Unexpectedly, estimated seed-mediated dispersal rates were quite high and ranged between 3% and 14%. No population differentiation and no spatial genetic structure were detected on the local, Flemish scale. A significant low to moderate genetic differentiation between populations was detected at the regional, northwest European scale (PhiPT = 0.10). In general, geographically nearby populations were also genetically related. High levels of within-population genetic diversity were detected but no correlation was found between any genetic diversity parameter and population size or seed viability.

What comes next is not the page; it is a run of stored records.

--- src/source/nnPkg.sv ---
package nnPkg;

    ////////////////////
    // Number format
    ////////////////////

    // Signed Q7.24 words
    localparam int DataWidth = 32;
    localparam int FracBits = 24;

    typedef logic signed [DataWidth-1:0] fixed_t;

    // Saturation limits
    localparam fixed_t FixedMax = 32'sh7FFF_FFFF;
    localparam fixed_t FixedMin = 32'sh8000_0000;

    // Neuron index, caps the network at 16 neurons
    typedef logic [3:0] neuronIdx_t;

    ////////////////////
    // Address map
    ////////////////////

    localparam int AddrWidth = 9;

    typedef logic [AddrWidth-1:0] addr_t;

    localparam addr_t AddrWeightInBase = 9'd0;
    localparam addr_t AddrWeightOutBase = 9'd16;
    localparam addr_t AddrOffset = 9'd32;
    // Write only, a write starts an evaluation
    localparam addr_t AddrInput = 9'd33;
    localparam addr_t AddrResult = 9'd48;
    localparam addr_t AddrStatus = 9'd49;

    // Status word, done in bit 0
    typedef struct packed {
        logic [DataWidth-4:0] reserved;
        logic busy;
        logic error;
        logic done;
    } statusWord_t;

    // Item carried between pipeline stages
    typedef struct packed {
        logic valid;
        neuronIdx_t idx;
        fixed_t value;
    } stageItem_t;

    ////////////////////
    // Pipeline and activation
    ////////////////////

    localparam int PipeDepth = 4;
    localparam int NumSegments = 8;

    // Upper bound of each segment, last one open ended
    localparam fixed_t pwlBreak [NumSegments] = '{
        32'shFE00_0000, 32'shFF00_0000, 32'shFF80_0000, 32'sh0000_0000,
        32'sh0080_0000, 32'sh0100_0000, 32'sh0200_0000, FixedMax
    };

    // Slopes 0, 7/32, 5/8, 15/16 mirrored around zero
    localparam fixed_t pwlSlope [NumSegments] = '{
        32'sh0000_0000, 32'sh0038_0000, 32'sh00A0_0000, 32'sh00F0_0000,
        32'sh00F0_0000, 32'sh00A0_0000, 32'sh0038_0000, 32'sh0000_0000
    };

    // Intercepts chosen so the curve is continuous and ends at +-1.0
    localparam fixed_t pwlIntercept [NumSegments] = '{
        32'shFF00_0000, 32'shFF70_0000, 32'shFFD8_0000, 32'sh0000_0000,
        32'sh0000_0000, 32'sh0028_0000, 32'sh0090_0000, 32'sh0100_0000
    };

    // Saturating add, clamps like the multiply
    function automatic fixed_t satAdd(input fixed_t a, input fixed_t b, output logic overflow);
        logic signed [DataWidth:0] sum;
        sum = {a[DataWidth-1], a} + {b[DataWidth-1], b};
        // Carry into the extra bit disagrees with the sign bit
        overflow = sum[DataWidth] != sum[DataWidth-1];
        if (!overflow) begin
            return sum[DataWidth-1:0];
        end
        return sum[DataWidth] ? FixedMin : FixedMax;
    endfunction

endpackage

--- src/source/nnSequencer.sv ---
`timescale 1ns/1ns

module nnSequencer #(
    parameter int NumNeurons = 10
) (
    input  logic CLK,
    input  logic rst,
    input  logic start,
    output nnPkg::stageItem_t issue,
    output logic accClear,
    output logic busy,
    output logic done
);

    localparam int DrainBits = $clog2(nnPkg::PipeDepth);
    localparam logic [DrainBits-1:0] DrainLast = DrainBits'(nnPkg::PipeDepth - 1);
    localparam nnPkg::neuronIdx_t LastNeuron = nnPkg::neuronIdx_t'(NumNeurons - 1);

    typedef enum logic [1:0] {
        Idle,
        Issue,
        Drain
    } state_t;

    state_t state;
    nnPkg::neuronIdx_t idxCnt;
    logic [DrainBits-1:0] drainCnt;

    always_ff @(posedge CLK) begin
        if (rst) begin
            state <= Idle;
            idxCnt <= '0;
            drainCnt <= '0;
            issue <= '0;
            accClear <= 1'b0;
            busy <= 1'b0;
            done <= 1'b0;
        end else begin
            // One cycle pulse by default
            accClear <= 1'b0;
            issue.valid <= 1'b0;
            issue.value <= '0;
            case (state)
                Idle: begin
                    if (start) begin
                        state <= Issue;
                        idxCnt <= '0;
                        accClear <= 1'b1;
                        busy <= 1'b1;
                        done <= 1'b0;
                    end
                end
                Issue: begin
                    // One neuron per cycle
                    issue.valid <= 1'b1;
                    issue.idx <= idxCnt;
                    idxCnt <= idxCnt + 1'b1;
                    if (idxCnt == LastNeuron) begin
                        state <= Drain;
                        drainCnt <= '0;
                    end
                end
                Drain: begin
                    // Last item reaches the accumulator on the final drain edge
                    drainCnt <= drainCnt + 1'b1;
                    if (drainCnt == DrainLast) begin
                        state <= Idle;
                        busy <= 1'b0;
                        done <= 1'b1;
                    end
                end
                default: state <= Idle;
            endcase
        end
    end

endmodule

--- config.mk ---
export PLATFORM = sky130hd
export DESIGN_NAME = nnSequencer
export DESIGN_NICKNAME = d
export VERILOG_FILES = /design/src/source/nnPkg.sv /design/src/source/nnSequencer.sv
export SDC_FILE = /design/constraint.sdc
export NUM_CORES = 1
export LEC_CHECK = 0
export ABC_AREA = 1
export BUFFER_PORTS_ARGS = -buffer_cell sky130_fd_sc_hd__buf_2
export CAP_MARGIN = 15
export CORE_ASPECT_RATIO = 0.9
export CORE_MARGIN = 2
export CORE_UTILIZATION = 48
export CTS_BUF_LIST = sky130_fd_sc_hd__clkbuf_8 sky130_fd_sc_hd__clkbuf_16
export DETAILED_ROUTE_END_ITERATION = 10
export MAX_ROUTING_LAYER = met4
export PLACE_DENSITY_LB_ADDON = 0.2
export SLEW_MARGIN = 20
export SYNTH_ARGS = -nofsm -noshare
export SYNTH_HDL_FRONTEND = slang
export SYNTH_SLANG_ARGS = --single-unit
--- constraint.sdc ---
create_clock -name CLK -period 3.6 [get_ports CLK]
set_clock_uncertainty 0.2 [all_clocks]
set_input_delay 0.72 -clock CLK [delete_from_list [all_inputs] [get_ports CLK]]
set_output_delay 0.72 -clock CLK [all_outputs]
set_load 0.02 [all_outputs]
# Yosys cells after proc, flatten, opt, wreduce, memory -nomap -nowiden

Cells that the tools add are included.

Bits in registers: 48
Input port bits: 3
Output and inout bits: 40

$add $sub $neg: 2
Equal/unequal tests: 7
Mux-type cells: 16
Bitwise operators: 1
Reductions and logical operators: 9

Operator list:

| kind                  | number |
|---|---|
| $mux W2               | 4 |
| $pmux W4 S2           | 1 |
| $ne A2 B2 Y1 const B  | 3 |
| $pmux W2 S3           | 1 |
| $reduce_and A3 Y1     | 2 |
| $reduce_bool A2 Y1    | 3 |
| $mux W1               | 5 |
| $mux W5               | 1 |
| $add A4 B1 Y4 const B | 1 |
| $eq A2 B2 Y1 const B  | 2 |
| $eq A4 B4 Y1 const B  | 1 |
| $mux W4               | 1 |
| $pmux W1 S2           | 2 |
| $pmux W2 S2           | 1 |
| $reduce_and A2 Y1     | 2 |
| $add A2 B1 Y2 const B | 1 |
| $eq A2 B1 Y1 const B  | 1 |
| $logic_not A2 Y1      | 1 |
| $reduce_or A2 Y1      | 1 |
| $not A1 Y1            | 1 |

# Logic depth before layout (Yosys ltp)

Gate-level depths: netlist of the first run.

Depth in word-level cells: 3
Gate-level depth with buffers: 7

# Worst setup path before layout of the first run

OpenSTA, ideal clock, no wires.

Path type: input to register
Start point: input port rst
End point: register drainCnt[0]
Setup time: 0.070 ns
Data arrival time: 1.144 ns
Slack: 2.186 ns
Cell stages on the path: 4
Buffers on the path: 1
Path through: buf_2 inv_2 o21ai_0 a21oi_1

RTL lines:

| what                 | RTL line          | RTL |
|---|---|---|
| from (decl)          | nnSequencer.sv:7  | `input logic rst,` |
| to (signal assigned) | nnSequencer.sv:65 | `drainCnt <= drainCnt + 1'b1;` |
| to (decl)            | nnSequencer.sv:27 | `logic [DrainBits-1:0] drainCnt;` |

# Final worst setup path of the first run

Start point: register busy
End point: output port busy

RTL lines:

| what                   | RTL line          | RTL |
|---|---|---|
| from (decl)            | nnSequencer.sv:11 | `output logic busy,` |
| from (signal assigned) | nnSequencer.sv:36 | `busy <= 1'b0;` |
| from (signal assigned) | nnSequencer.sv:49 | `busy <= 1'b1;` |
| from (signal assigned) | nnSequencer.sv:68 | `busy <= 1'b0;` |

No word-level cell between the ends.

==> results of run 1 <==
==> power breakdown <==
group	switching [mW]	internal, mW
Sequential	0.00479	0.186
Clock	0.0577	0.0970
Combinational	0.0539	0.0120
==> layer usage <==
layer	up-vias	wire [um]	GRT usage, %
li1	310	-	-
met1	261	539	13.9
met2	28	527	17.3
met3	5	109	4.97
met4	0	26	8.33
met5	-	0	-
==> registers in the layout, summed over array words and instances (netlist names) <==
name	cells
accClear	1
busy	1
done	1
drainCnt	2
idxCnt	4
issue	5
state	2
==> cells by family after synthesis <==
kind of cell               count (synthesis)  share of synthesized area (%)
buffers and inverters                     44                           33.0
other                                      1                          0.420
and+or+nand+nor                           26                           13.5
DFF                                       16                           35.9
AOI/OAI and AO/OA                         21                           13.0
adders and majority gates                  3                           4.21
==> per-stage QoR <==
stage | instances | total power [mW] | area, um^2
floorplan | 142 | 0.278 | 1010
global placement | 142 | 0.260 | 832
detailed placement | 142 | 0.260 | 832
CTS | 146 | 0.418 | 887
global route | 146 | 0.433 | 887
finish | 146 | 0.411 | 887
==> how the worst max path moves through the flow <==
stage	cells past startpoint	start	slack, ns	to
2_1_floorplan	4	rst	2.19	drainCnt[0]
3_3_place_gp	4	start	2.03	idxCnt[0]
3_5_place_dp	4	start	2.02	idxCnt[0]
4_1_cts	1	issue[35]	1.93	issue[35]
5_1_grt	1	busy	1.90	busy
6_report	1	busy	1.94	busy
==> area by class of cell <==
class | count | area (um^2)
clock buffers | 4 | 55.1
fillers | 181 | 830
inverters | 10 | 37.5
multi-input cells | 82 | 394
flip-flops and latches | 16 | 320
well taps | 24 | 30.0
repair buffers | 10 | 50.0
==> layout by cell type (no fill, tap or decap) <==
cell and count:
a21oi_1 8, a21oi_2 1, buf_2 10, clkbuf_8 4, conb_1 32, dfxtp_1 16
ha_1 3, inv_1 6, inv_2 4, nand2_1 14, nand2_2 1, nand3_1 3
nand3_2 1, nor2_1 5, nor2_2 1, nor2_4 1, o211a_1 1, o21a_1 1
o21ai_0 5, o21ai_1 5
==> reports/metrics.yaml, run 1 <==
global_routing:
  antenna_found_initial: 0
  grt_usage_pct: 12.1
  grt_pass1_vias: 457
  grt_start_max_net_pins: 14
  grt_overflow_total: 0
  grt_first_pass_wirelength_mm: 1.89
setup_path:
  crit_family: "flip-flops"
  cp_num_buf_inv: 1
  crit_path_max_fanout: 2
  cp-start-kind: "register"
  r2r_start: "state[0]"
  reg2reg_to: "idxCnt[3]"
  r2r_cells: 5
  arrival_ns: 0.74
  cpPeakStageDelay_ns: 0.33
  r2r_setup_slack_ns: 2.27
  crit_type: "register to primary output"
  critPathCaptureType: "primary output"
  crit_required_ns: 2.68
  cp_slowest_cell: "dfxtp_1"
  crit_chain: "buf_2"
sta:
  fin_ws_ns: 1.94
  hold_violations: 0
  fin_crit_sh_pct: 46.2
  fin_setup_tns_ns: 0
  finalCriticalPeriod_ns: 1.66
  drv_slew: 0
  holdWs_ns: 0.267
  setup_violations: 0
  fmax_mhz: 601
  rsz0062_at_grt: "false"
layout:
  final_core_utilization_pct: 51.7
  nets: 129
  area_delta_synth_final_pct: -0.561
  antenna_cells: 0
  drive_gt1_share_pct: 18.9
floorplan:
  initial_core_util_pct: 52.0
  pin_count: 43
  fp-row-count: 14
  dieArea_um2: 2220
  fp.coreArea_um2: 1720
  fp.dieW_um: 49.4
  die_height_um: 44.9
synth:
  syn_area_per_cell_um2: 8.04
  synth_warnings: 0
  synth_area_leader_cell: "dfxtp_1"
  yosys-top-cells-area: "dfxtp_1 36%, buf_4 27%, nand2_1 5.9%"
  synthDistinctLibCells: 21
  synth_seq_cells: 16
  yosysTopAreaCellShare_pct: 35.9
  syn-instance-count: 111
  synth.most_common_cell: "buf_4"
  netlist_area_um2: 892
  ys_seq_area_share_pct: 35.9
  ys_async_sr_fraction_pct: 0
  synth_edf_count: 0
  synthTopCellsByCount: "32 x buf_4, 16 x dfxtp_1, 14 x nand2_1"
  ys.flop_type: "dfxtp_1"
status:
  status: "complete, no violations"
detailed_routing:
  vias_per_cell: 4.14
  drc_errors: 0
  dr.pass1.iters: 4
  vias: 604
  ant_nets: 0
  drt-initial-drc-count: 10
  wl_per_cell_um: 8.23
  routed_wirelength_mm: 1.20
placement:
  numPortBuffers: 10
  place_congestion: 0.757
  hpwlAfterDp_um: 959
  dpl_worst_slack_ns: 2.02
cts:
  htreeDepth: 1
  cts-resized-gates: 0
  cts_buffers: 3
  cts.clk_slew.worst_paths_ns: 0.06
  clkSinkCount: 16
  cts_setup_buffers: 0
  clk_latency_ns: 0.25
  ctsHoldBuffers: 0
  cts_tree: "done"
  cts_max_path_buffers: 2
  clockRootBuffer: "clkbuf_8"
hold_path:
  hold_depth: 2
  worst_hold_path_type: "register to register"
  min_from: "done"
  hold_end: "done"
pwr:
  power_density_nw_per_um2: 463
  vdd_drop_max_mv: 0.304
  power_leakage_nw: 0.446
flow_run:
  drv_cap: 0
(Power assumes the default switching activity.)
==> inputs of run 2 (changes only) <==
- CORE_UTILIZATION: 48 -> 45
- clock period: 3.6 -> 1.6 ns (I/O delays scaled with it)
==> run 2 against run 1 <==
Wire length increased by 1.8%. Clock-buffer cell count decreased by 1. Register-to-register slack worse by 2.0 ns. Critical path type is now register to register.
==> reports/metrics.yaml, run 2 (same netlist as run 1, synthesis figures left out) <==
sta:
  fmax_mhz: 761
  rsz0062_at_grt: "false"
  drv_slew: 0  # unchanged
  setup_violations: 0  # unchanged
  fin_setup_tns_ns: 0  # unchanged
  fin_crit_sh_pct: 82.2
  finalCriticalPeriod_ns: 1.31
  hold_violations: 0  # unchanged
floorplan:
  die_height_um: 46.2  # +3.0%
  fp.dieW_um: 50.9  # +3.0%
  dieArea_um2: 2360  # +6.1%
  fp.coreArea_um2: 1900  # +10%
  initial_core_util_pct: 47.1  # -4.9 points
  fp-row-count: 15  # +1
  pin_count: 43  # unchanged
placement:
  hpwlAfterDp_um: 967  # +0.84%
  place_congestion: 0.755  # -0.28%
  numPortBuffers: 10  # unchanged
cts:
  cts_setup_buffers: 0  # unchanged
  clk_latency_ns: 0.25  # about the same
  cts_buffers: 3  # unchanged
  ctsHoldBuffers: 0  # unchanged
  cts-resized-gates: 0  # unchanged
  cts_max_path_buffers: 2  # unchanged
  cts_tree: "done"
  cts.clk_slew.worst_paths_ns: 0.06  # about the same
  htreeDepth: 1  # unchanged
  clkSinkCount: 16  # unchanged
  clockRootBuffer: "clkbuf_8"
layout:
  final_common_cell: "conb_1"
  regArea_um2: 320  # unchanged
  multi_input_area_um2: 394  # unchanged
  nets: 129  # unchanged
  final_core_utilization_pct: 46.1  # -5.5 points
  largest-register: "issue"
  drive_gt1_share_pct: 18.2  # -0.67 points
  num-fill-cells: 207  # +14%
  largest_register_ffs: 5  # unchanged
  antenna_cells: 0  # unchanged
  top_regs: "issue x5, idxCnt x4"
  area_delta_synth_final_pct: -1.96
  final_cell_mix: "32 x conb_1, 16 x dfxtp_1, 14 x nand2_1, 10 x buf_2, 8 x a21oi_1"
setup_path:
  reg2reg_to: "state[1]"
  crit_path_max_fanout: 4  # +2
  cp-endpoint: "state[1]"
  arrival_ns: 1.25  # +0.51 ns
  crit_start: "idxCnt[1]"
  crit_type: "register to register"
  r2r_start: "idxCnt[1]"
  critPathCaptureType: "register"
  r2r_setup_slack_ns: 0.29  # -1.98 ns
  r2r_cells: 7  # +2
  cp-start-kind: "register"
  crit_required_ns: 1.54  # -1.14 ns
pwr:
  total_power_mw: 0.873  # +110%
  power_leakage_nw: 0.439  # -1.6%
  vdd_drop_max_mv: 0.678  # +120%
  power_density_nw_per_um2: 998  # +120%
detailed_routing:
  dr.pass1.iters: 5  # +1
  wl_per_cell_um: 8.38  # +1.8%
  ant_nets: 0  # unchanged
  routed_wirelength_mm: 1.22  # +1.8%
  drc_errors: 0  # unchanged
  vias_per_cell: 3.99  # -3.6%
  vias: 582  # -3.6%
  drt-initial-drc-count: 5  # -5
global_routing:
  grt_start_max_net_pins: 14  # unchanged
  antenna_found_initial: 0  # unchanged
  grt_first_pass_wirelength_mm: 1.91  # +1.1%
  grt_usage_pct: 11.8  # -0.23 points
  grt_overflow_total: 0  # unchanged
  grt_pass1_vias: 453  # -0.88%
hold_path:
  worst_hold_path_type: "input port to register"
flow_run:
  drv_cap: 0  # unchanged
status:
  status: "complete, no violations"
[run 2: worst min-delay path by stage]
stage / to / cells past startpoint / from
after floorplan: drainCnt[0] / 1 / drainCnt[0]
after global placement: done / 2 / done
after detailed placement: drainCnt[0] / 1 / drainCnt[0]
after CTS: idxCnt[0] / 2 / rst
after global routing: idxCnt[0] / 2 / rst
final: idxCnt[0] / 2 / rst
[run 2: through the flow]
step / cells / area, um^2 / setup slack [ns] / hold WS [ns]
6_report: 146 / 875 / 0.285 / 0.132
5_1_grt: 146 / 875 / 0.156 / 0.130
4_1_cts: 146 / 875 / 0.269 / 0.126
3_5_place_dp: 143 / 833 / 0.285 / 0.258
3_3_place_gp: 143 / 833 / 0.278 / 0.247
2_1_floorplan: 142 / 1010 / 0.390 / 0.232
[run 2: routing by layer]
layer,global-route usage [%],up-vias,routed length (um)
met5,-,-,0
met4,3.24,0,0
met3,7.47,0,120
met2,18.7,25,575
met1,12.5,247,528
li1,-,310,-
[run 2: cell type report]
type / count / share of cell area (%)
inverter: 10 / 4.29
multi-input combinational: 82 / 45.1
tap: 25 / 3.58
sequential: 16 / 36.6
clock buffer: 3 / 4.72
timing repair buffer: 10 / 5.72
[run 2: critical path, stage by stage, from the launching register on]
cell,delay [ns]
dfxtp_1,0.36
inv_1,0.07
ha_1,0.19
nand2_1,0.08
nor2_1,0.04
nand2_1,0.10
o21a_1,0.13
nor2_1,0.03
[run 2: power breakdown]
group,internal (mW),switching (mW),total [mW]
registers,0.418,0.0110,0.429
logic,0.0273,0.121,0.149
clock network,0.167,0.129,0.295
==> inputs of run 3 (changes only) <==
- ABC_AREA: 1 -> 0
- CORE_UTILIZATION: 45 -> 41
- clock period: 1.6 -> 1.1 ns (I/O delays scaled with it)
==> run 3 against run 2 <==
Sequential cell count is the same. Combinational power grew 80%. The run now ends with negative setup slack left. Worst hold slack lost 0.061 ns. Largest power group unchanged. Wire length grew 38%. Via count grew 15%. Cell area grew 44%. Critical endpoint is now state[0]. Die area grew 13%.
==> reports/metrics.yaml, run 3 <==
status:
  status: "finished with violations"
  violations: "negative setup slack"
synth:
  synth-compound-area-share_pct: 10.3  # -2.8 points
  synthDistinctLibCells: 29  # +38%
  synth_xor_area_share_pct: 0.947  # +0.95 points
  synth_edf_count: 0  # unchanged
  yosys-top-cells-area: "dfxtp_1 35%, buf_4 27%, nand2_1 4.5%"
  syn-instance-count: 108  # -2.7%
  synthSimpleGateAreaFrac_pct: 17.9  # +4.4 points
  synthMuxAreaShare_pct: 2.17  # +2.2 points
  synthAdderAreaFrac_pct: 4.06  # -0.15 points
  ys_seq_area_share_pct: 34.6  # -1.3 points
  ys_async_sr_fraction_pct: 0  # unchanged
  netlist_area_um2: 925  # +3.6%
  ys.flop_type: "dfxtp_1"
  synth.most_common_cell: "buf_4"
  synth_area_leader_cell: "dfxtp_1"
  synth_top_family_by_area: "buffers and inverters"
  yosysTopAreaCellShare_pct: 34.6  # -1.3 points
  synthTopCellsByCount: "33 x buf_4, 16 x dfxtp_1, 11 x nand2_1"
  synth_seq_cells: 16  # unchanged
  synth_warnings: 0  # unchanged
  syn_area_per_cell_um2: 8.56  # +6.5%
cts:
  ctsHoldBuffers: 0  # unchanged
  clockRootBuffer: "clkbuf_8"
  cts_buffers: 3  # unchanged
  htreeDepth: 1  # unchanged
  cts.clk_slew.worst_paths_ns: 0.06  # about the same
  cts_tree: "done"
  clkSinkCount: 16  # unchanged
  clk_latency_ns: 0.25  # about the same
  cts_max_path_buffers: 2  # unchanged
placement:
  numPortBuffers: 10  # unchanged
  hpwlAfterDp_mm: 1.07  # +11%
  place_congestion: 0.752  # -0.32%
layout:
  area_delta_synth_final_pct: 36.1
  nets: 140  # +8.5%
  largest-register: "issue"
  final_cell_mix: "32 x conb_1, 12 x dfxtp_2, 12 x buf_4, 10 x buf_6"
  largest_register_ffs: 5  # unchanged
  drive_gt1_share_pct: 53.8  # +36 points
  antenna_cells: 0  # unchanged
  final_common_cell: "conb_1"
  top_regs: "issue x5, idxCnt x4"
detailed_routing:
  drt-initial-drc-count: 6  # +1
  vias_per_cell: 4.19  # +5.2%
  drc_errors: 0  # unchanged
  routed_wirelength_mm: 1.69  # +38%
  vias: 667  # +15%
  ant_nets: 0  # unchanged
  wl_per_cell_um: 10.6  # +27%
  dr.pass1.iters: 4  # -1
sta:
  drv_slew: 0  # unchanged
  fin_ws_ns: -0.224  # -0.509 ns
  fin_crit_sh_pct: 120  # +38 points
  setup_violations: 20  # +20
  finalCriticalPeriod_ns: 1.32  # +0.00944 ns
  fmax_mhz: 755  # -0.71%
  holdWs_ns: 0.0714  # -0.0607 ns
  rsz0062_at_grt: "true"
  hold_violations: 0  # unchanged
floorplan:
  dieArea_um2: 2650  # +13%
  fp.coreArea_um2: 2160  # +14%
  fp.dieW_um: 54.1  # +6.1%
  pin_count: 43  # unchanged
  initial_core_util_pct: 42.8  # -4.3 points
  fp-row-count: 16  # +1
  die_height_um: 49.1  # +6.1%
setup_path:
  crit_path_max_fanout: 4  # unchanged
  critPathCaptureType: "register"
  cp-start-kind: "register"
  crit_chain: "ha_4, and3b_2, a2111oi_4"
  cp_slowest_cell: "dfxtp_4"
  crit_type: "register to register"
  crit_required_ns: 1.05  # -0.49 ns
  arrival_ns: 1.27  # +0.02 ns
  cpPeakStageDelay_ns: 0.36  # about the same
pwr:
  total_power_mw: 1.31  # +50%
  power_leakage_nw: 0.559  # +28%
  vdd_drop_max_mv: 0.947  # +40%
  power_density_nw_per_um2: 1040  # +4.2%
global_routing:
  grt_usage_pct: 12.5  # +0.67 points
  antenna_found_initial: 0  # unchanged
  grt_pass1_vias: 539  # +19%
  grt_first_pass_wirelength_mm: 2.31  # +21%
  grt_start_max_net_pins: 17  # +3
  grt_overflow_total: 0  # unchanged
flow_run:
  drv_cap: 0  # unchanged
hold_path:
  worst_hold_path_type: "input port to register"
==> run 3: cell count changes after synthesis, moves of 3 or more <==
cell / before / now
o21ai_1: 5 / 0
inv_2: 4 / 0
inv_1: 6 / 3
nand2_1: 14 / 11
nor2b_1: 0 / 3
nor3_1: 0 / 3
o21ai_0: 5 / 2
==> run 3: routing by layer <==
metal | track usage [%] | up-vias | part of all wire (%)
li1 | - | 334 | -
met1 | 14.3 | 303 | 43
met2 | 18.9 | 28 | 49
met3 | 6.44 | 2 | 7.3
met4 | 3.75 | 0 | 0.95
met5 | - | - | 0
==> run 3: logic make-up (layout without fill, tap and decap cells) <==
kind of cell,after synthesis,count (layout)
AOI/OAI and AO/OA,15,15
xor gates and xnor gates,1,1
adders and majority gates,3,3
buffers and inverters,38,31
DFF,16,16
muxes,2,2
other,1,32
and+or+nand+nor,32,32
==> run 3: final timing paths <==
path / cells after the start / from / slack [ns] / end
hold reg to reg: 2 / issue[34] / 0.26 / issue[34]
setup / recovery: 3 / idxCnt[0] / -0.22 / state[0]
hold / removal: 3 / start / 0.07 / accClear
setup reg to reg: 3 / idxCnt[0] / -0.22 / state[0]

In northwestern Europe, landscape fragmentation has lead to a weak isolation-by-distance pattern but not to genetic impoverishment of common juniper. Substantial rates of successful migration by seed-mediated gene flow indicate a high dispersal ability which could enable Juniperus communis to naturally colonize suitable habitats. However, it is not clear whether the observed levels of migration will suffice to counterbalance the effects of genetic drift in small populations on the long run.